**Required work**
Could you write out the opening lines of the data, word for word, stopping after the line that contains "o21ai: 4 / 1.0"?
───── Record extracts ─────
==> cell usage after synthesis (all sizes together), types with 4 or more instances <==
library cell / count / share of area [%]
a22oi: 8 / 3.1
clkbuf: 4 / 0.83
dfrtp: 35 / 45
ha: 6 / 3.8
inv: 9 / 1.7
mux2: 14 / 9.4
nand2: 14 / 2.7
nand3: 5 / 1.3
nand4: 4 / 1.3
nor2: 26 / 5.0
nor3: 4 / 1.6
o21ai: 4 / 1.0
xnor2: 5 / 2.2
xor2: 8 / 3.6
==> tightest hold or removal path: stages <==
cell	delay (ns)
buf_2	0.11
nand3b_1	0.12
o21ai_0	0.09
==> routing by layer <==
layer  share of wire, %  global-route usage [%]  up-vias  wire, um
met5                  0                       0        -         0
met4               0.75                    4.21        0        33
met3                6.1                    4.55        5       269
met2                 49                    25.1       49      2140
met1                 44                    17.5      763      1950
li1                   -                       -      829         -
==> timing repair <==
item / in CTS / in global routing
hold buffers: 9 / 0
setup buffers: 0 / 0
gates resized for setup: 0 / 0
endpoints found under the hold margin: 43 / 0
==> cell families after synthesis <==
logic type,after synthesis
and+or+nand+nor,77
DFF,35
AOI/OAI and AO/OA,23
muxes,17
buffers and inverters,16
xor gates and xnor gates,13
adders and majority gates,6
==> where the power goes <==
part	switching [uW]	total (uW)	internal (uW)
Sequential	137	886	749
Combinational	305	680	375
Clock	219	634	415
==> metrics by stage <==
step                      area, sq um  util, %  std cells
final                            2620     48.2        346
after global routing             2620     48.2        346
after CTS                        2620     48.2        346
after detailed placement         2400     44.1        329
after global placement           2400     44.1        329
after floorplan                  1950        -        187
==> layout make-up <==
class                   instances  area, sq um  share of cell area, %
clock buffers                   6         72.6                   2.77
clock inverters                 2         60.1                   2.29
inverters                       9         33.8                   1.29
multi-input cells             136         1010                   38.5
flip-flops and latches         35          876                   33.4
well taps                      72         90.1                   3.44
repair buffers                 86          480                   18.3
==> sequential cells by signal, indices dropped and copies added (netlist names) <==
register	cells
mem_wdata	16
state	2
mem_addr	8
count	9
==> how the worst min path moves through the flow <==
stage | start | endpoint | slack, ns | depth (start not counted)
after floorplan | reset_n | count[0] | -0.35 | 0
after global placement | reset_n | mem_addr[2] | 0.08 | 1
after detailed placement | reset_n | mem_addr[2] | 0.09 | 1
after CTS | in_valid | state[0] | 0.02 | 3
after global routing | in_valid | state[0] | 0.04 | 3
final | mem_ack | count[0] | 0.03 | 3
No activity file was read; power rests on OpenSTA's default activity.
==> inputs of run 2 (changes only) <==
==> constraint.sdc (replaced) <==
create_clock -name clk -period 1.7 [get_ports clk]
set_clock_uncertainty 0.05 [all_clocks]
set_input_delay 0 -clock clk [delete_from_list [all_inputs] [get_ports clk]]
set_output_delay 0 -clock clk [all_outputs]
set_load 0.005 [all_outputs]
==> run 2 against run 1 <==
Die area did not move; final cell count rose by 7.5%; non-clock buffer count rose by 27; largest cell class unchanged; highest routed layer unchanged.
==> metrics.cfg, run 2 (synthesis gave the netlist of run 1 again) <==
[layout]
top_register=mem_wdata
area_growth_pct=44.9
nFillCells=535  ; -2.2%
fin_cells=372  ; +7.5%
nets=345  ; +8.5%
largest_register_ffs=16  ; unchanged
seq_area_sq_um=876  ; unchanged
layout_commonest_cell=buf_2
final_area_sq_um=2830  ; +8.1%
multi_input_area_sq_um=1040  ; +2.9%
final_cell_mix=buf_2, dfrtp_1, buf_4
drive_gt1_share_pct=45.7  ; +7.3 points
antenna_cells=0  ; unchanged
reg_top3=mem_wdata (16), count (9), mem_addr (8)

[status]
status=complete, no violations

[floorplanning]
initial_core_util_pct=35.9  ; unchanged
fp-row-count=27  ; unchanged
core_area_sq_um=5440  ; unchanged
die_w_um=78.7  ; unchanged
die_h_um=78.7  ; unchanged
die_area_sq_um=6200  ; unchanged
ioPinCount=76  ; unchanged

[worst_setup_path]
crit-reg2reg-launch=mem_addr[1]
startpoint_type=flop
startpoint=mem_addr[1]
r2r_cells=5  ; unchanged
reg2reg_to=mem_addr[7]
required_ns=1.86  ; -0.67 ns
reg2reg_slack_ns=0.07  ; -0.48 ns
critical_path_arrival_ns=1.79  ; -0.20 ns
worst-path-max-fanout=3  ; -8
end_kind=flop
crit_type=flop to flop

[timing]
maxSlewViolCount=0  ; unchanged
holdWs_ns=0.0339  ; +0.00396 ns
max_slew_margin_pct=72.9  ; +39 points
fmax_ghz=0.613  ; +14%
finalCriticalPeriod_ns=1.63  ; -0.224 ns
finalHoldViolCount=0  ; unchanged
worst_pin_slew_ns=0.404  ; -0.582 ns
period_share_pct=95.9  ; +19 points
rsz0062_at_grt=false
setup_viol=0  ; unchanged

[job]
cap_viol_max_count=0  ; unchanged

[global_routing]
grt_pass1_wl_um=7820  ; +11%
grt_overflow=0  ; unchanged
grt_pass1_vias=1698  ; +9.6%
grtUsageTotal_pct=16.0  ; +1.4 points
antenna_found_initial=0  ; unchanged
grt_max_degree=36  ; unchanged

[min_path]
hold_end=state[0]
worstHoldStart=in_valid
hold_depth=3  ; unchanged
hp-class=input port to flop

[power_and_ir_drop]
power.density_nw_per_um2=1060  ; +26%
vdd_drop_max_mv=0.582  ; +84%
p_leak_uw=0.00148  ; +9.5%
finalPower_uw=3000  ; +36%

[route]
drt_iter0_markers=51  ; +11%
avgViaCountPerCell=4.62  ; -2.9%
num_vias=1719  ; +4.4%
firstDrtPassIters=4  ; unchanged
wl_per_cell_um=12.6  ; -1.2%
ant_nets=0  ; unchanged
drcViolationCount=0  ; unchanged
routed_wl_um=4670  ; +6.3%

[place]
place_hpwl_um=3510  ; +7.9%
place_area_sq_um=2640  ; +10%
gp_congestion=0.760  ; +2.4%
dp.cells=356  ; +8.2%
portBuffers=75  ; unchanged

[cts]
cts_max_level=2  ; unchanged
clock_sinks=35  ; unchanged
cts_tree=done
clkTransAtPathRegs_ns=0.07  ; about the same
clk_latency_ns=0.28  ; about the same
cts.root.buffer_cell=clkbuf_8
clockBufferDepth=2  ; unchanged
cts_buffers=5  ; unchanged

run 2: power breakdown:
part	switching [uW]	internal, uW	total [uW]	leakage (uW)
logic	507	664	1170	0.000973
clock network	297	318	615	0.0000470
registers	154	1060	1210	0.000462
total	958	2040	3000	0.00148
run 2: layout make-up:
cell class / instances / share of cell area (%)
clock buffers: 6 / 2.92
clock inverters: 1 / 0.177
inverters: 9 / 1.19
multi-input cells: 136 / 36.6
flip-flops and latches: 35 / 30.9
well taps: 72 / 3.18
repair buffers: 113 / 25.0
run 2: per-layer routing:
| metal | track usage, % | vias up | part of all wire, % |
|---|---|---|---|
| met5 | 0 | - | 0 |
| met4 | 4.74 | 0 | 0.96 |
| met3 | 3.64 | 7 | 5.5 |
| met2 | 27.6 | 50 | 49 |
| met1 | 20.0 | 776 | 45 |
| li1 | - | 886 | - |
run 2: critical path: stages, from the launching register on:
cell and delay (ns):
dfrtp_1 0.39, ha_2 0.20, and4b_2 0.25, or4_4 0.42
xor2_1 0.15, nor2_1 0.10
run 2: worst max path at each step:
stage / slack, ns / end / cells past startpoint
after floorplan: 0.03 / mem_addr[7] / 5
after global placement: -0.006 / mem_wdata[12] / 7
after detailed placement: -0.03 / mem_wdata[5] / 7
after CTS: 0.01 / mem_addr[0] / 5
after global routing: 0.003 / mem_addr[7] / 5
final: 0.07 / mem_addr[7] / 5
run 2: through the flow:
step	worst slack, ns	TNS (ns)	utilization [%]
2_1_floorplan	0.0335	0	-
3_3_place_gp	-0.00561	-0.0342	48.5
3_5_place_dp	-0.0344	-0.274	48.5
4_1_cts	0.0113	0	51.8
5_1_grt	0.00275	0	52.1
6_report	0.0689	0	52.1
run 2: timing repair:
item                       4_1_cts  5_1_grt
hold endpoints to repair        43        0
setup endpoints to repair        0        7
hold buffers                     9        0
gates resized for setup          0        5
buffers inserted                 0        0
File: src/rtl/decode_run_mode_pkg.sv
// -----------------------------------------------------------------------------
// decode_run_mode_pkg
// Shared constants for the run-mode bitstream decoder: field widths, FSM state
// encodings, RUNindex limits and the J lookup table used to size each run
// segment (rg = 1 << J[RUNindex]).
// -----------------------------------------------------------------------------
package decode_run_mode_pkg;

    localparam int J_length        = 5;
    localparam int runcount_length = 16;

    localparam logic [1:0] ST_IDLE = 2'd0;
    localparam logic [1:0] ST_HIT  = 2'd1;
    localparam logic [1:0] ST_TAIL = 2'd2;
    localparam logic [1:0] ST_DONE = 2'd3;

    localparam logic [J_length-1:0]        RUN_INDEX_MAX  = 5'd31;
    localparam logic [J_length-1:0]        RUN_INDEX_ZERO = 5'd0;
    localparam logic [runcount_length-1:0] RUN_ZERO       = {runcount_length{1'b0}};
    localparam logic [runcount_length-1:0] RUN_ONE        = {{(runcount_length-1){1'b0}}, 1'b1};

    // J table: number of tail bits that follow a 0 code bit at each RUNindex
    function automatic logic [J_length-1:0] j_of(input logic [J_length-1:0] index);
        logic [J_length-1:0] j_v;
        case (index)
            5'd0,  5'd1,  5'd2,  5'd3:  j_v = 5'd0;
            5'd4,  5'd5,  5'd6,  5'd7:  j_v = 5'd1;
            5'd8,  5'd9,  5'd10, 5'd11: j_v = 5'd2;
            5'd12, 5'd13, 5'd14, 5'd15: j_v = 5'd3;
            5'd16, 5'd17:               j_v = 5'd4;
            5'd18, 5'd19:               j_v = 5'd5;
            5'd20, 5'd21:               j_v = 5'd6;
            5'd22, 5'd23:               j_v = 5'd7;
            5'd24:                      j_v = 5'd8;
            5'd25:                      j_v = 5'd9;
            5'd26:                      j_v = 5'd10;
            5'd27:                      j_v = 5'd11;
            5'd28:                      j_v = 5'd12;
            5'd29:                      j_v = 5'd13;
            5'd30:                      j_v = 5'd14;
            5'd31:                      j_v = 5'd15;
            default:                    j_v = 5'd0;
        endcase
        return j_v;
    endfunction

endpackage

File: src/rtl/decode_run_mode_if.sv
// -----------------------------------------------------------------------------
// decode_run_mode_if
// Groups the run command, the code-bit stream handshake and the run result.
//   master: bit unpacker / controller side (drives start, cols_left, bit_in,
//           bit_valid; observes bit_ready and the run result)
//   slave : the decoder
// -----------------------------------------------------------------------------
interface decode_run_mode_if;
    import decode_run_mode_pkg::*;

    logic                        start;
    logic [runcount_length-1:0]  cols_left;
    logic                        bit_in;
    logic                        bit_valid;
    logic                        bit_ready;
    logic                        run_done;
    logic [runcount_length-1:0]  run_length;
    logic                        interrupted;
    logic [J_length-1:0]         run_index_used;
    logic                        busy;

    modport master (
        output start, cols_left, bit_in, bit_valid,
        input  bit_ready, run_done, run_length, interrupted, run_index_used, busy
    );

    modport slave (
        input  start, cols_left, bit_in, bit_valid,
        output bit_ready, run_done, run_length, interrupted, run_index_used, busy
    );

endinterface

File: src/rtl/decode_run_mode_run_index_tracker.sv
// -----------------------------------------------------------------------------
// run_index_tracker
// Holds RUNindex across runs with saturating increment (at 31) and decrement
// (at 0), and provides the registered J and rg = 1 << J for the held index.
// Ports:
//   clk, reset       clock, synchronous active-high reset
//   clear            return RUNindex to 0 (start of scan)
//   inc / dec        step RUNindex up / down, saturating
//   run_index        current RUNindex
//   j                J[RUNindex]
//   rg               1 << J[RUNindex]
// -----------------------------------------------------------------------------
module run_index_tracker
    import decode_run_mode_pkg::*;
(
    input  logic                        clk,
    input  logic                        reset,
    input  logic                        clear,
    input  logic                        inc,
    input  logic                        dec,
    output logic [J_length-1:0]         run_index,
    output logic [J_length-1:0]         j,
    output logic [runcount_length-1:0]  rg
);

    logic [J_length-1:0]        run_index_r;
    logic [J_length-1:0]        run_index_nxt_s;
    logic [J_length-1:0]        j_r;
    logic [runcount_length-1:0] rg_r;

    // Next RUNindex: clear wins, then saturating step
    always_comb begin
        run_index_nxt_s = run_index_r;
        if (clear) begin
            run_index_nxt_s = RUN_INDEX_ZERO;
        end else if (inc && (run_index_r != RUN_INDEX_MAX)) begin
            run_index_nxt_s = run_index_r + 5'd1;
        end else if (dec && (run_index_r != RUN_INDEX_ZERO)) begin
            run_index_nxt_s = run_index_r - 5'd1;
        end else begin
            run_index_nxt_s = run_index_r;
        end
    end

    // RUNindex register; J and rg are looked up from the next index so they
    // are valid in the same cycle as the index they belong to
    always_ff @(posedge clk) begin
        if (reset) begin
            run_index_r <= RUN_INDEX_ZERO;
            j_r         <= 5'd0;
            rg_r        <= RUN_ONE;
        end else begin
            run_index_r <= run_index_nxt_s;
            j_r         <= j_of(run_index_nxt_s);
            rg_r        <= RUN_ONE << j_of(run_index_nxt_s);
        end
    end

    assign run_index = run_index_r;
    assign j         = j_r;
    assign rg        = rg_r;

endmodule

File: src/rtl/decode_run_mode.sv
// -----------------------------------------------------------------------------
// decode_run_mode
// Run-mode bitstream decoder: consumes code bits one at a time, rebuilds the
// length of the current run, tracks RUNindex across runs and reports whether
// the run ended by interruption or at end of line.
// Ports:
//   clk          rising-edge clock
//   reset        synchronous active-high reset, overrides all inputs
//   frame_start  start of scan: clears RUNindex, aborts any run without result
//   dif (slave)  start/cols_left command, bit_in/bit_valid/bit_ready stream,
//                run_done/run_length/interrupted/run_index_used result, busy
// -----------------------------------------------------------------------------
module decode_run_mode
    import decode_run_mode_pkg::*;
(
    input  logic              clk,
    input  logic              reset,
    input  logic              frame_start,
    decode_run_mode_if.slave  dif
);

    logic [1:0]                 state_r;
    logic [1:0]                 state_nxt_s;
    logic [runcount_length-1:0] run_r;
    logic [runcount_length-1:0] run_nxt_s;
    logic [runcount_length-1:0] rem_r;
    logic [runcount_length-1:0] rem_nxt_s;
    logic [runcount_length-1:0] tail_r;
    logic [runcount_length-1:0] tail_nxt_s;
    logic [J_length-1:0]        tcnt_r;
    logic [J_length-1:0]        tcnt_nxt_s;

    logic                       bit_ready_r;
    logic                       busy_r;
    logic                       run_done_r;
    logic [runcount_length-1:0] run_length_r;
    logic                       interrupted_r;
    logic [J_length-1:0]        run_index_used_r;

    logic                       bit_take_s;
    logic                       inc_s;
    logic                       dec_s;
    logic                       finish_s;
    logic                       fin_intr_s;
    logic [runcount_length-1:0] fin_run_s;
    logic [runcount_length-1:0] add_s;
    logic [runcount_length-1:0] rem_after_s;
    logic [runcount_length-1:0] run_add_s;
    logic [runcount_length-1:0] tail_shift_s;

    logic [J_length-1:0]        run_index_s;
    logic [J_length-1:0]        j_s;
    logic [runcount_length-1:0] rg_s;

    run_index_tracker u_tracker (
        .clk       (clk),
        .reset     (reset),
        .clear     (frame_start),
        .inc       (inc_s),
        .dec       (dec_s),
        .run_index (run_index_s),
        .j         (j_s),
        .rg        (rg_s)
    );

    assign bit_take_s   = bit_ready_r & dif.bit_valid;
    // A 1 bit covers a full rg segment, clipped at the end of the line
    assign add_s        = (rg_s < rem_r) ? rg_s : rem_r;
    assign rem_after_s  = rem_r - add_s;
    assign run_add_s    = run_r + add_s;
    assign tail_shift_s = {tail_r[runcount_length-2:0], dif.bit_in};

    // Next-state, counter and RUNindex step decode
    always_comb begin
        state_nxt_s = state_r;
        run_nxt_s   = run_r;
        rem_nxt_s   = rem_r;
        tail_nxt_s  = tail_r;
        tcnt_nxt_s  = tcnt_r;
        inc_s       = 1'b0;
        dec_s       = 1'b0;
        finish_s    = 1'b0;
        fin_intr_s  = 1'b0;
        fin_run_s   = run_r;
        if (frame_start) begin
            state_nxt_s = ST_IDLE;
        end else begin
            case (state_r)
                ST_IDLE: begin
                    if (dif.start) begin
                        run_nxt_s = RUN_ZERO;
                        rem_nxt_s = dif.cols_left;
                        if (dif.cols_left == RUN_ZERO) begin
                            state_nxt_s = ST_DONE;
                            finish_s    = 1'b1;
                            fin_run_s   = RUN_ZERO;
                        end else begin
                            state_nxt_s = ST_HIT;
                        end
                    end else begin
                        state_nxt_s = ST_IDLE;
                    end
                end
                ST_HIT: begin
                    if (bit_take_s) begin
                        if (dif.bit_in) begin
                            run_nxt_s = run_add_s;
                            rem_nxt_s = rem_after_s;
                            inc_s     = (add_s == rg_s) && (run_index_s != RUN_INDEX_MAX);
                            if (rem_after_s == RUN_ZERO) begin
                                state_nxt_s = ST_DONE;
                                finish_s    = 1'b1;
                                fin_run_s   = run_add_s;
                            end else begin
                                state_nxt_s = ST_HIT;
                            end
                        end else begin
                            if (j_s == 5'd0) begin
                                state_nxt_s = ST_DONE;
                                finish_s    = 1'b1;
                                fin_intr_s  = 1'b1;
                                fin_run_s   = run_r;
                            end else begin
                                state_nxt_s = ST_TAIL;
                                tcnt_nxt_s  = j_s;
                                tail_nxt_s  = RUN_ZERO;
                            end
                        end
                    end else begin
                        state_nxt_s = ST_HIT;
                    end
                end
                ST_TAIL: begin
                    if (bit_take_s) begin
                        if (tcnt_r == 5'd1) begin
                            // Tail is always shorter than rg, so no clamp against rem
                            state_nxt_s = ST_DONE;
                            run_nxt_s   = run_r + tail_shift_s;
                            finish_s    = 1'b1;
                            fin_intr_s  = 1'b1;
                            fin_run_s   = run_r + tail_shift_s;
                        end else begin
                            state_nxt_s = ST_TAIL;
                            tcnt_nxt_s  = tcnt_r - 5'd1;
                            tail_nxt_s  = tail_shift_s;
                        end
                    end else begin
                        state_nxt_s = ST_TAIL;
                    end
                end
                ST_DONE: begin
                    state_nxt_s = ST_IDLE;
                    dec_s       = interrupted_r;
                end
                default: begin
                    state_nxt_s = ST_IDLE;
                end
            endcase
        end
    end

    // State, counters and registered outputs
    always_ff @(posedge clk) begin
        if (reset) begin
            state_r          <= ST_IDLE;
            run_r            <= RUN_ZERO;
            rem_r            <= RUN_ZERO;
            tail_r           <= RUN_ZERO;
            tcnt_r           <= 5'd0;
            bit_ready_r      <= 1'b0;
            busy_r           <= 1'b0;
            run_done_r       <= 1'b0;
            run_length_r     <= RUN_ZERO;
            interrupted_r    <= 1'b0;
            run_index_used_r <= 5'd0;
        end else begin
            state_r     <= state_nxt_s;
            run_r       <= run_nxt_s;
            rem_r       <= rem_nxt_s;
            tail_r      <= tail_nxt_s;
            tcnt_r      <= tcnt_nxt_s;
            bit_ready_r <= (state_nxt_s == ST_HIT) || (state_nxt_s == ST_TAIL);
            busy_r      <= (state_nxt_s != ST_IDLE);
            run_done_r  <= (state_nxt_s == ST_DONE);
            if (finish_s) begin
                run_length_r     <= fin_run_s;
                interrupted_r    <= fin_intr_s;
                run_index_used_r <= run_index_s;
            end
        end
    end

    assign dif.bit_ready      = bit_ready_r;
    assign dif.busy           = busy_r;
    assign dif.run_done       = run_done_r;
    assign dif.run_length     = run_length_r;
    assign dif.interrupted    = interrupted_r;
    assign dif.run_index_used = run_index_used_r;

endmodule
─────
**Completed task**
==> cell usage after synthesis (all sizes together), types with 4 or more instances <==
library cell / count / share of area [%]
a22oi: 8 / 3.1
clkbuf: 4 / 0.83
dfrtp: 35 / 45
ha: 6 / 3.8
inv: 9 / 1.7
mux2: 14 / 9.4
nand2: 14 / 2.7
nand3: 5 / 1.3
nand4: 4 / 1.3
nor2: 26 / 5.0
nor3: 4 / 1.6
o21ai: 4 / 1.0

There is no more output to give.